Correction: This story has been updated to note that the District of Columbia in 2015 is not extending the Medicaid pay increase for physicians. The story originally listed D.C. with the six states that are keeping doctor pay higher next year. The District will allow Medicaid pay rates to fall back to earlier levels.
Just six states will use their own money in 2015 to sustain the federal Medicaid pay raise to primary care doctors, which was a key provision of the Affordable Care Act intended to make sure millions of low-income people enrolling in the expanding insurance program have access to a physician.
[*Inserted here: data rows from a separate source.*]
File: src/rtl/conv_job_sequencer.sv
// rtl/conv_job_sequencer.sv - job FIFO, launch FSM, address relocation and watchdog for the XNOR conv engine
module conv_job_sequencer #(
  parameter int FIFO_DEPTH = 4,
  parameter int ADDR_W     = 12,
  parameter int START_TO   = 16,
  parameter int RUN_TO     = 4096
) (
  input  logic              clk,
  input  logic              reset_b,
  input  logic              job_valid,
  output logic              job_ready,
  input  logic [ADDR_W-1:0] job_in_base,
  input  logic [ADDR_W-1:0] job_out_base,
  input  logic [ADDR_W-1:0] job_w_base,
  output logic              eng_run,
  input  logic              eng_busy,
  input  logic [ADDR_W-1:0] eng_sram_read_address,
  input  logic [ADDR_W-1:0] eng_sram_write_address,
  input  logic              eng_sram_write_enable,
  input  logic [ADDR_W-1:0] eng_wmem_read_address,
  output logic [ADDR_W-1:0] sram_read_address,
  output logic [ADDR_W-1:0] sram_write_address,
  output logic              sram_write_enable,
  output logic [ADDR_W-1:0] wmem_read_address,
  output logic              seq_busy,
  output logic              job_done,
  output logic [7:0]        jobs_done_cnt,
  output logic              timeout_err,
  input  logic              clear_err
);

  localparam int PTR_W  = $clog2(FIFO_DEPTH);
  localparam int WD_MAX = (RUN_TO > START_TO) ? RUN_TO : START_TO;
  localparam int WD_W   = $clog2(WD_MAX + 1);

  localparam logic [2:0] S_IDLE      = 3'd0;
  localparam logic [2:0] S_LAUNCH    = 3'd1;
  localparam logic [2:0] S_WAIT_BUSY = 3'd2;
  localparam logic [2:0] S_RUN       = 3'd3;
  localparam logic [2:0] S_DONE      = 3'd4;
  localparam logic [2:0] S_HALT      = 3'd5;

  logic [3*ADDR_W-1:0] fifo_mem [FIFO_DEPTH];
  logic [PTR_W-1:0]    wr_ptr;
  logic [PTR_W-1:0]    rd_ptr;
  logic [PTR_W:0]      count;
  logic                full;
  logic                empty;
  logic                push;
  logic                pop;

  logic [2:0]          state;
  logic [ADDR_W-1:0]   in_base;
  logic [ADDR_W-1:0]   out_base;
  logic [ADDR_W-1:0]   w_base;
  logic [WD_W-1:0]     wdog;
  logic [WD_W-1:0]     wdog_inc;

  // Ready depends only on registered occupancy; a same-cycle pop never frees a slot early.
  assign full      = (count == (PTR_W+1)'(FIFO_DEPTH));
  assign empty     = (count == '0);
  assign job_ready = ~full;
  assign push      = job_valid & ~full;
  assign pop       = (state == S_IDLE) & ~empty;
  assign wdog_inc  = wdog + 1'b1;

  always_ff @(posedge clk) begin
    if (push) begin
      fifo_mem[wr_ptr] <= {job_in_base, job_out_base, job_w_base};
    end
  end

  always_ff @(posedge clk or negedge reset_b) begin
    if (!reset_b) begin
      wr_ptr <= '0;
      rd_ptr <= '0;
      count  <= '0;
    end else begin
      if (push) wr_ptr <= wr_ptr + 1'b1;
      if (pop)  rd_ptr <= rd_ptr + 1'b1;
      case ({push, pop})
        2'b10:   count <= count + 1'b1;
        2'b01:   count <= count - 1'b1;
        default: count <= count;
      endcase
    end
  end

  always_ff @(posedge clk or negedge reset_b) begin
    if (!reset_b) begin
      state         <= S_IDLE;
      in_base       <= '0;
      out_base      <= '0;
      w_base        <= '0;
      wdog          <= '0;
      timeout_err   <= 1'b0;
      jobs_done_cnt <= 8'd0;
    end else begin
      if (clear_err) timeout_err <= 1'b0;
      case (state)
        S_IDLE: begin
          if (pop) begin
            {in_base, out_base, w_base} <= fifo_mem[rd_ptr];
            state <= S_LAUNCH;
          end
        end
        S_LAUNCH: begin
          wdog  <= '0;
          state <= S_WAIT_BUSY;
        end
        S_WAIT_BUSY: begin
          if (eng_busy) begin
            wdog  <= '0;
            state <= S_RUN;
          end else if (wdog_inc == WD_W'(START_TO)) begin
            timeout_err <= 1'b1;
            state       <= S_HALT;
          end else begin
            wdog <= wdog_inc;
          end
        end
        S_RUN: begin
          if (!eng_busy) begin
            state <= S_DONE;
          end else if (wdog_inc == WD_W'(RUN_TO)) begin
            timeout_err <= 1'b1;
            state       <= S_HALT;
          end else begin
            wdog <= wdog_inc;
          end
        end
        S_DONE: begin
          jobs_done_cnt <= jobs_done_cnt + 8'd1;
          state         <= S_IDLE;
        end
        S_HALT: begin
          // The aborted job is discarded; queued jobs resume after the host acknowledges.
          if (clear_err) state <= S_IDLE;
        end
        default: state <= S_IDLE;
      endcase
    end
  end

  always_ff @(posedge clk or negedge reset_b) begin
    if (!reset_b) begin
      eng_run  <= 1'b0;
      job_done <= 1'b0;
    end else begin
      eng_run  <= (state == S_LAUNCH);
      job_done <= (state == S_DONE);
    end
  end

  assign sram_read_address  = in_base + eng_sram_read_address;
  assign sram_write_address = out_base + eng_sram_write_address;
  assign wmem_read_address  = w_base + eng_wmem_read_address;
  assign sram_write_enable  = eng_sram_write_enable &
                              ((state == S_WAIT_BUSY) | (state == S_RUN) | (state == S_DONE));
  assign seq_busy           = (state != S_IDLE) | ~empty;

endmodule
Interestingly, two of the states extending the pay raise are Alabama and Mississippi — neither of which expanded Medicaid under the health law. The other states extending the pay raise next year are Colorado, New Mexico, Iowa and Maryland, according to interviews with state officials and the American Medical Association. Those four states expanded their Medicaid eligibility to cover everyone with incomes less than 138 percent of the federal poverty level, or about $15,900 for an individual.
Alaska and North Dakota paid primary care doctors in Medicaid the higher rates even before the health law’s provision took effect in 2013.
The other 42 states and the District of Columbia will let the Medicaid pay rates revert back to their 2012 levels.
Under the law, Medicaid fees for primary care increased in 2013 and 2014 to the same amount paid under Medicare. While Medicaid fees vary by state, the change meant an average 73 percent pay increase nationally, according to a 2012 study by the Kaiser Family Foundation and the Urban Institute. (Kaiser Health News is an editorially independent program of the foundation.)
Nationally, it’s unclear whether the higher fees attracted more doctors into Medicaid or made doctors more willing to treat more Medicaid patients. The Obama administration is not collecting any data to show the impact of the higher fees, said a spokeswoman for the Centers for Medicare & Medicaid Services. State Medicaid officials also have not studied the impact.
For years, some states have struggled to attract doctors to Medicaid, largely because of their low pay. About 69 percent of doctors nationally accept new Medicaid patients, but the rate varies widely across the country, according to a study published in 2012 in the journal Health Affairs. New Jersey had the nation’s lowest rate at 40 percent, while Wyoming had the highest, at 99 percent, according to a survey of doctors by the U.S. Centers for Disease Control and Prevention.
Physician groups, while pleased with the extra funding, have said for years that the two-year cap would limit its impact on persuading more doctors to treat Medicaid patients. Still, they worry about what happens when the short-lived pay raise goes away in most states.
“Yes, the money has made a difference,” said James Perrin, president of the American Academy of Pediatrics. “Anecdotally we are hearing about more doctors seeing more Medicaid patients and using extra money to add staff.”